> Task instructions
Where the listing below reaches the line containing "Step 2, shift: input", start writing out lines exactly, and stop once the line containing "run | t (ns)" has been written.

> Material supplied
What follows belongs to an exercise in optimizing a design on an open flow for small area and a short achievable clock period; a production flow would make more cautious choices.
In this exercise RTL edits were held to simulation tests only and were not proved equivalent to the original.
The flow treats the clock pin as an ideal source, which a real chip does not have.
Power and IR drop assume default switching activity.

==> inputs of violet <==
## fp16_mult
module fp16_mult (
  input wire clk, reset,
  input wire [15:0] a, b,
  output reg [15:0] result
);
clock: 5.5 ns
lec_check: 0
cap_margin: 20
core_margin: 2
core_utilization: 60
setup_slack_margin: 3.0
slew_margin: 20
standard.sh (not shown) runs the stock make flow with config.mk's settings and CLKGATE_MAP_FILE= SYNTH_SCRIPT=/design/flow/synth_recipe.tcl, a recipe that flattens the netlist after the stock synthesis.
==> flow/flow/run.sh <==
#!/bin/bash
# Own layout flow: the standard ORFS flow (standard.sh) with
#  - port buffers of a chosen cell (every input and output port still gets one),
#  - a clock tree of clkbuf cells without dummy loads,
set -euo pipefail
HERE=$(cd "$(dirname "$0")" && pwd)
S=sky130_fd_sc_hd__
export BUFFER_PORTS_ARGS="-buffer_cell ${S}buf_2"
export CTS_ARGS="-sink_clustering_enable -repair_clock_nets -dont_use_dummy_load -root_buf ${S}clkbuf_16 -buf_list {${S}clkbuf_8} -sink_clustering_size 10"
export SKEW_GROUPS="{q0_* 20 ${S}clkdlybuf4s25_1 ${S}clkbuf_1 ${S}clkbuf_1 ${S}clkbuf_8} {pr* 20 ${S}clkdlybuf4s50_1 ${S}clkbuf_8}"
export POST_CTS_TCL="$HERE/post_cts.tcl"
bash standard.sh > flow_make.log 2>&1
==> flow/flow/post_cts.tcl <==
# POST_CTS hook: add the useful-skew clock buffers (skew.tcl), then legalise and repair
# setup and hold as cts.tcl does after clock tree synthesis.
source [file join [file dirname [info script]] skew.tcl]
estimate_parasitics -placement
detailed_placement
estimate_parasitics -placement
repair_timing_helper
detailed_placement
check_placement -verbose
==> flow/flow/skew.tcl <==

proc skew_root_net { } {
  set clk_net [get_nets clk]
  foreach pin [get_pins -of_objects $clk_net] {
    set inst [get_cells -of_objects $pin]
    if { [string match *clkbuf* [get_property $inst ref_name]] } {
      return [get_nets -of_objects [get_pins [get_full_name $inst]/X]]
    }
  }
  error "skew: no root clock buffer on net clk"
}

proc skew_cluster_group { root pattern maxregs cells } {
  set block [ord::get_db_block]
  set regs {}
  foreach inst [$block getInsts] {
    if { ![string match $pattern [$inst getName]] } { continue }
    if { [$inst findITerm CLK] == "NULL" } { continue }
    set loc [$inst getLocation]
    lappend regs [list [$inst getName] [lindex $loc 0] [lindex $loc 1]]
  }
  set n [llength $regs]
  if { $n == 0 } { return }
  set k [expr {($n + $maxregs - 1) / $maxregs}]
  # split into k clusters: sort by x, cut into k columns of equal size
  set regs [lsort -integer -index 1 $regs]
  set per [expr {($n + $k - 1) / $k}]
  set dbu [$block getDbUnitsPerMicron]
  set tag [string map {* x ? x [ x ] x} $pattern]
  for { set c 0 } { $c < $k } { incr c } {
    set chunk [lrange $regs [expr {$c * $per}] [expr {($c + 1) * $per - 1}]]
    if { [llength $chunk] == 0 } { continue }
    set sx 0; set sy 0; set pins {}
    foreach r $chunk {
      set sx [expr {$sx + [lindex $r 1]}]
      set sy [expr {$sy + [lindex $r 2]}]
      lappend pins [get_pins "[lindex $r 0]/CLK"]
    }
    set x [expr {double($sx) / [llength $chunk] / $dbu}]
    set y [expr {double($sy) / [llength $chunk] / $dbu}]
    set cur [get_full_name $root]
    set i 0
    foreach cell $cells {
      set bname "skewbuf_${tag}_${c}_$i"
      set nname "skewnet_${tag}_${c}_$i"
      if { $i == 0 } {
        insert_buffer -buffer_cell $cell -net [get_nets $cur] -load_pins $pins \
          -load_pins_on_diff_nets -location [list $x $y] -buffer_name $bname -net_name $nname
      } else {
        insert_buffer -buffer_cell $cell -net [get_nets $cur] -load_pins $pins \
          -location [list $x $y] -buffer_name $bname -net_name $nname
      }
      set cur $nname
      incr i
    }
    puts "skew: $pattern cluster $c: [llength $chunk] registers behind $cells"
  }
}

proc skew_remove_idle_clock_buffers { } {
  set block [ord::get_db_block]
  set again 1
  while { $again } {
    set again 0
    foreach inst [$block getInsts] {
      if { ![string match *clkbuf* [[$inst getMaster] getName]] } { continue }
      set x [$inst findITerm X]
      if { $x == "NULL" } { continue }
      set net [$x getNet]
      if { $net == "NULL" } { continue }
      if { [llength [$net getITerms]] == 1 && [llength [$net getBTerms]] == 0 } {
        puts "skew: removing idle clock buffer [$inst getName]"
        set nname [$net getName]
        delete_instance [get_cells [$inst getName]]
        delete_net [get_nets $nname]
        set again 1
        break
      }
    }
  }
}

set skew_root [skew_root_net]
foreach g $::env(SKEW_GROUPS) {
  skew_cluster_group $skew_root [lindex $g 0] [lindex $g 1] [lrange $g 2 end]
}
skew_remove_idle_clock_buffers
==> nickel (differences from violet) <==
==> flow/flow/run.sh (replaced) <==
#!/bin/bash
# Own layout flow: the standard ORFS flow (standard.sh) with
#  - port buffers of a chosen cell (every input and output port still gets one),
#  - a clock tree of clkbuf cells without dummy loads,
set -euo pipefail
HERE=$(cd "$(dirname "$0")" && pwd)
S=sky130_fd_sc_hd__
export BUFFER_PORTS_ARGS="-buffer_cell ${S}buf_1"
export CTS_ARGS="-sink_clustering_enable -repair_clock_nets -dont_use_dummy_load -buf_list {${S}clkbuf_8} -sink_clustering_size 12"
export SKEW_GROUPS="{q0_* 20 ${S}clkdlybuf4s25_1 ${S}clkbuf_8} {pr* 20 ${S}clkdlybuf4s25_1 ${S}clkbuf_8}"
export POST_CTS_TCL="$HERE/post_cts.tcl"
export PRE_GLOBAL_ROUTE_TCL="$HERE/pre_grt.tcl"
export SKEW_MARGIN=${SKEW_MARGIN:-3.5}
bash standard.sh > flow_make.log 2>&1
==> flow/flow/post_cts.tcl (replaced) <==
# POST_CTS hook: add the useful-skew clock buffers (skew.tcl), then legalise and repair
# setup and hold as cts.tcl does after clock tree synthesis, now with the setup margin
# SKEW_MARGIN (the stages are balanced only from here on).
source [file join [file dirname [info script]] skew.tcl]
if { [info exists ::env(SKEW_MARGIN)] } { set ::env(SETUP_SLACK_MARGIN) $::env(SKEW_MARGIN) }
estimate_parasitics -placement
detailed_placement
estimate_parasitics -placement
repair_timing_helper
detailed_placement
check_placement -verbose
==> flow/flow/pre_grt.tcl (new file) <==
# PRE_GLOBAL_ROUTE hook: repair after global routing with the setup margin SKEW_MARGIN.
if { [info exists ::env(SKEW_MARGIN)] } { set ::env(SETUP_SLACK_MARGIN) $::env(SKEW_MARGIN) }
--- a/flow/flow/skew.tcl
+++ b/flow/flow/skew.tcl
@@ -11,4 +11,5 @@
 }
 
+# returns the list of chain-head nets (net after the first cell of each cluster's chain)
 proc skew_cluster_group { root pattern maxregs cells } {
   set block [ord::get_db_block]
@@ -21,11 +22,11 @@
   }
   set n [llength $regs]
-  if { $n == 0 } { return }
+  if { $n == 0 } { return {} }
   set k [expr {($n + $maxregs - 1) / $maxregs}]
-  # split into k clusters: sort by x, cut into k columns of equal size
   set regs [lsort -integer -index 1 $regs]
   set per [expr {($n + $k - 1) / $k}]
   set dbu [$block getDbUnitsPerMicron]
   set tag [string map {* x ? x [ x ] x} $pattern]
+  set heads {}
   for { set c 0 } { $c < $k } { incr c } {
     set chunk [lrange $regs [expr {$c * $per}] [expr {($c + 1) * $per - 1}]]
@@ -41,14 +42,12 @@
     set cur [get_full_name $root]
     set i 0
+    set chain {}
     foreach cell $cells {
       set bname "skewbuf_${tag}_${c}_$i"
       set nname "skewnet_${tag}_${c}_$i"
-      if { $i == 0 } {
-        insert_buffer -buffer_cell $cell -net [get_nets $cur] -load_pins $pins \
-          -load_pins_on_diff_nets -location [list $x $y] -buffer_name $bname -net_name $nname
-      } else {
-        insert_buffer -buffer_cell $cell -net [get_nets $cur] -load_pins $pins \
-          -location [list $x $y] -buffer_name $bname -net_name $nname
-      }
+      set extra {}
+      if { $i == 0 } { set extra -load_pins_on_diff_nets }
+      insert_buffer -buffer_cell $cell -net [get_nets $cur] -load_pins $pins \
+        {*}$extra -location [list $x $y] -buffer_name $bname -net_name $nname
       set cur $nname
       incr i
@@ -56,4 +55,45 @@
     puts "skew: $pattern cluster $c: [llength $chunk] registers behind $cells"
   }
+  return $heads
+}
+
+# add one delay cell right before the last cell of every chain of the group
+proc skew_add_step { pattern cell } {
+  set block [ord::get_db_block]
+  set tag [string map {* x ? x [ x ] x} $pattern]
+  set done 0
+  foreach inst [$block getInsts] {
+    set nm [$inst getName]
+    if { ![string match "skewbuf_${tag}_*" $nm] } { continue }
+    # the last cell of a chain drives the registers: its output net has a CLK load
+    set xnet [[$inst findITerm X] getNet]
+    set drives_regs 0
+    foreach it [$xnet getITerms] {
+      if { [[$it getMTerm] getName] == "CLK" } { set drives_regs 1; break }
+    }
+    if { !$drives_regs } { continue }
+    set anet [[$inst findITerm A] getNet]
+    set loc [$inst getLocation]
+    set dbu [$block getDbUnitsPerMicron]
+    global skew_step_count
+    incr skew_step_count
+    insert_buffer -buffer_cell $cell -net [get_nets [$anet getName]] \
+      -load_pins [get_pins "$nm/A"] \
+      -location [list [expr {double([lindex $loc 0]) / $dbu}] [expr {double([lindex $loc 1]) / $dbu}]] \
+      -buffer_name "skewstep_${tag}_$skew_step_count" -net_name "skewstepnet_${tag}_$skew_step_count"
+    incr done
+  }
+  return $done
+}
+
+proc skew_worst { pattern } {
+  set pins [get_pins -quiet "$pattern/D"]
+  if { [llength $pins] == 0 } { return 1e9 }
+  set w 1e9
+  foreach p $pins {
+    set s [get_property $p slack_max]
+    if { $s < $w } { set w $s }
+  }
+  return $w
 }
 
@@ -81,4 +121,5 @@
 }
 
+set skew_step_count 0
 set skew_root [skew_root_net]
 foreach g $::env(SKEW_GROUPS) {
@@ -86,2 +127,33 @@
 }
 skew_remove_idle_clock_buffers
+
+# stage endpoints: A ends at q0_*, B at pr*, C at result*
+# the step cell: a slow delay cell while the stages are far apart, a small buffer near balance
+proc skew_step { pattern gap } {
+  if { $gap > 0.5 } {
+    skew_add_step $pattern sky130_fd_sc_hd__clkdlybuf4s25_1
+  } else {
+    skew_add_step $pattern sky130_fd_sc_hd__clkbuf_1
+  }
+}
+for { set it 0 } { $it < 16 } { incr it } {
+  estimate_parasitics -placement
+  set sa [skew_worst {q0_*}]
+  set sb [skew_worst {pr*}]
+  set sc [skew_worst {result*}]
+  puts [format "skew: step %d slacks A %.3f B %.3f C %.3f" $it $sa $sb $sc]
+  set small 0.09
+  if { $sa <= $sb && $sa <= $sc } {
+    if { $sb - $small > $sa + 0.02 } {
+      skew_step {q0_*} [expr {$sb - $sa}]
+    } elseif { $sc - $small > $sa + 0.02 } {
+      skew_step {pr*} [expr {$sc - $sa}]
+    } else {
+      break
+    }
+  } elseif { $sb <= $sc && $sc - $small > $sb + 0.02 } {
+    skew_step {pr*} [expr {$sc - $sb}]
+  } else {
+    break
+  }
+}
CORE_UTILIZATION = 50   (was 60)
==> onyx (differences from violet) <==
==> flow/flow/run.sh (replaced) <==
#!/bin/bash
# Own layout flow: the standard ORFS flow (standard.sh) with
#  - port buffers of a chosen cell (every input and output port still gets one),
#  - a clock tree of clkbuf cells without dummy loads,
set -euo pipefail
HERE=$(cd "$(dirname "$0")" && pwd)
S=sky130_fd_sc_hd__
export BUFFER_PORTS_ARGS="-buffer_cell ${S}buf_1"
export CTS_ARGS="-sink_clustering_enable -repair_clock_nets -dont_use_dummy_load -buf_list {${S}clkbuf_8} -sink_clustering_size 12"
export SKEW_GROUPS="{q0_* 20 ${S}clkdlybuf4s25_1 ${S}clkbuf_8} {pr* 20 ${S}clkdlybuf4s25_1 ${S}clkbuf_8}"
export POST_CTS_TCL="$HERE/post_cts.tcl"
export PRE_GLOBAL_ROUTE_TCL="$HERE/pre_grt.tcl"
export SKEW_MARGIN=${SKEW_MARGIN:-3.45}
bash standard.sh > flow_make.log 2>&1
==> flow/flow/post_cts.tcl (replaced) <==
# POST_CTS hook: add the useful-skew clock buffers (skew.tcl), then legalise and repair
# setup and hold as cts.tcl does after clock tree synthesis, now with the setup margin
# SKEW_MARGIN (the stages are balanced only from here on).
source [file join [file dirname [info script]] skew.tcl]
if { [info exists ::env(SKEW_MARGIN)] } { set ::env(SETUP_SLACK_MARGIN) $::env(SKEW_MARGIN) }
estimate_parasitics -placement
detailed_placement
estimate_parasitics -placement
repair_timing_helper
detailed_placement
check_placement -verbose
==> flow/flow/pre_grt.tcl (new file) <==
# PRE_GLOBAL_ROUTE hook: repair after global routing with the setup margin SKEW_MARGIN.
if { [info exists ::env(SKEW_MARGIN)] } { set ::env(SETUP_SLACK_MARGIN) $::env(SKEW_MARGIN) }
--- a/flow/flow/skew.tcl
+++ b/flow/flow/skew.tcl
@@ -11,4 +11,5 @@
 }
 
+# returns the list of chain-head nets (net after the first cell of each cluster's chain)
 proc skew_cluster_group { root pattern maxregs cells } {
   set block [ord::get_db_block]
@@ -21,11 +22,11 @@
   }
   set n [llength $regs]
-  if { $n == 0 } { return }
+  if { $n == 0 } { return {} }
   set k [expr {($n + $maxregs - 1) / $maxregs}]
-  # split into k clusters: sort by x, cut into k columns of equal size
   set regs [lsort -integer -index 1 $regs]
   set per [expr {($n + $k - 1) / $k}]
   set dbu [$block getDbUnitsPerMicron]
   set tag [string map {* x ? x [ x ] x} $pattern]
+  set heads {}
   for { set c 0 } { $c < $k } { incr c } {
     set chunk [lrange $regs [expr {$c * $per}] [expr {($c + 1) * $per - 1}]]
@@ -41,14 +42,12 @@
     set cur [get_full_name $root]
     set i 0
+    set chain {}
     foreach cell $cells {
       set bname "skewbuf_${tag}_${c}_$i"
       set nname "skewnet_${tag}_${c}_$i"
-      if { $i == 0 } {
-        insert_buffer -buffer_cell $cell -net [get_nets $cur] -load_pins $pins \
-          -load_pins_on_diff_nets -location [list $x $y] -buffer_name $bname -net_name $nname
-      } else {
-        insert_buffer -buffer_cell $cell -net [get_nets $cur] -load_pins $pins \
-          -location [list $x $y] -buffer_name $bname -net_name $nname
-      }
+      set extra {}
+      if { $i == 0 } { set extra -load_pins_on_diff_nets }
+      insert_buffer -buffer_cell $cell -net [get_nets $cur] -load_pins $pins \
+        {*}$extra -location [list $x $y] -buffer_name $bname -net_name $nname
       set cur $nname
       incr i
@@ -56,4 +55,45 @@
     puts "skew: $pattern cluster $c: [llength $chunk] registers behind $cells"
   }
+  return $heads
+}
+
+# add one delay cell right before the last cell of every chain of the group
+proc skew_add_step { pattern cell } {
+  set block [ord::get_db_block]
+  set tag [string map {* x ? x [ x ] x} $pattern]
+  set done 0
+  foreach inst [$block getInsts] {
+    set nm [$inst getName]
+    if { ![string match "skewbuf_${tag}_*" $nm] } { continue }
+    # the last cell of a chain drives the registers: its output net has a CLK load
+    set xnet [[$inst findITerm X] getNet]
+    set drives_regs 0
+    foreach it [$xnet getITerms] {
+      if { [[$it getMTerm] getName] == "CLK" } { set drives_regs 1; break }
+    }
+    if { !$drives_regs } { continue }
+    set anet [[$inst findITerm A] getNet]
+    set loc [$inst getLocation]
+    set dbu [$block getDbUnitsPerMicron]
+    global skew_step_count
+    incr skew_step_count
+    insert_buffer -buffer_cell $cell -net [get_nets [$anet getName]] \
+      -load_pins [get_pins "$nm/A"] \
+      -location [list [expr {double([lindex $loc 0]) / $dbu}] [expr {double([lindex $loc 1]) / $dbu}]] \
+      -buffer_name "skewstep_${tag}_$skew_step_count" -net_name "skewstepnet_${tag}_$skew_step_count"
+    incr done
+  }
+  return $done
+}
+
+proc skew_worst { pattern } {
+  set pins [get_pins -quiet "$pattern/D"]
+  if { [llength $pins] == 0 } { return 1e9 }
+  set w 1e9
+  foreach p $pins {
+    set s [get_property $p slack_max]
+    if { $s < $w } { set w $s }
+  }
+  return $w
 }
 
@@ -81,4 +121,5 @@
 }
 
+set skew_step_count 0
 set skew_root [skew_root_net]
 foreach g $::env(SKEW_GROUPS) {
@@ -86,2 +127,33 @@
 }
 skew_remove_idle_clock_buffers
+
+# stage endpoints: A ends at q0_*, B at pr*, C at result*
+# the step cell: a slow delay cell while the stages are far apart, a small buffer near balance
+proc skew_step { pattern gap } {
+  if { $gap > 0.5 } {
+    skew_add_step $pattern sky130_fd_sc_hd__clkdlybuf4s25_1
+  } else {
+    skew_add_step $pattern sky130_fd_sc_hd__clkbuf_1
+  }
+}
+for { set it 0 } { $it < 16 } { incr it } {
+  estimate_parasitics -placement
+  set sa [skew_worst {q0_*}]
+  set sb [skew_worst {pr*}]
+  set sc [skew_worst {result*}]
+  puts [format "skew: step %d slacks A %.3f B %.3f C %.3f" $it $sa $sb $sc]
+  set small 0.09
+  if { $sa <= $sb && $sa <= $sc } {
+    if { $sb - $small > $sa + 0.02 } {
+      skew_step {q0_*} [expr {$sb - $sa}]
+    } elseif { $sc - $small > $sa + 0.02 } {
+      skew_step {pr*} [expr {$sc - $sa}]
+    } else {
+      break
+    }
+  } elseif { $sb <= $sc && $sc - $small > $sb + 0.02 } {
+    skew_step {pr*} [expr {$sc - $sb}]
+  } else {
+    break
+  }
+}
==> summary.txt <==
quantity                                                                 onyx          nickel          violet
Relative slew slack                                                     55.1%           57.2%           56.4%
Power share of the sequential group                                     35.1%           33.8%           34.3%
Status                                                         finished clean  finished clean  finished clean
Clock network latency to the later pin of the worst-skew pair          940 ps          970 ps          860 ps
Type of destination of the critical path                             register     output port        register
Placeable Area                                                  0.00924 sq mm    0.0113 sq mm   0.00924 sq mm
Die height                                                        102 microns     111 microns     102 microns
Setup slack at placement                                              2640 ps         2720 ps         2650 ps
Area taken by flip-flops and latches                            0.00238 sq mm   0.00239 sq mm   0.00234 sq mm
Critical-path maximum fanout                                                5               1               6
Worst Skew                                                             605 ps          637 ps          543 ps
Crit Reg-Reg Endpoint                                           pr[8]$_DFF_P_   pr[8]$_DFF_P_   pr[6]$_DFF_P_
Overall via count from detail_route                                      3595            3625            3572
Detail Route met3 WL                                              643 microns     540 microns     704 microns

what the ideal ports hide:
The results above use ideal ports. As a check the final layouts listed here were re-extracted and re-timed, cells and wires unchanged.
Step 1 assumes that a clkbuf_16 drives the clock port and a buf_2 every other input.
Step 2, shift: input delay + t, output delay - t, t = (earliest + latest rising clock arrival at the registers) / 2. This alone moves slack from input paths to output paths.
a / b / c = ideal / step 1 / step 2; a / b = the first two.
run | t (ns) | slack for setup (ns) | latest minus earliest clock arrival (ns) | cell pins on the clock port's net
violet | 0.623 | 3.321 / 3.321 / 2.992 | 0.543 / 0.543 | 1
nickel | 0.687 | 3.507 / 3.475 / 2.977 | 0.636 / 0.636 | 1
onyx | 0.663 | 3.489 / 3.468 / 2.984 | 0.605 / 0.605 | 1
Clock arrivals are far apart in every run listed, so t is only a midpoint there and step 2 fits no single register. The setup slack of nickel, which loses most, moves by -0.032 ns with the drivers and by -0.530 ns with both steps.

> Task response
Step 2, shift: input delay + t, output delay - t, t = (earliest + latest rising clock arrival at the registers) / 2. This alone moves slack from input paths to output paths.
a / b / c = ideal / step 1 / step 2; a / b = the first two.
run | t (ns) | slack for setup (ns) | latest minus earliest clock arrival (ns) | cell pins on the clock port's net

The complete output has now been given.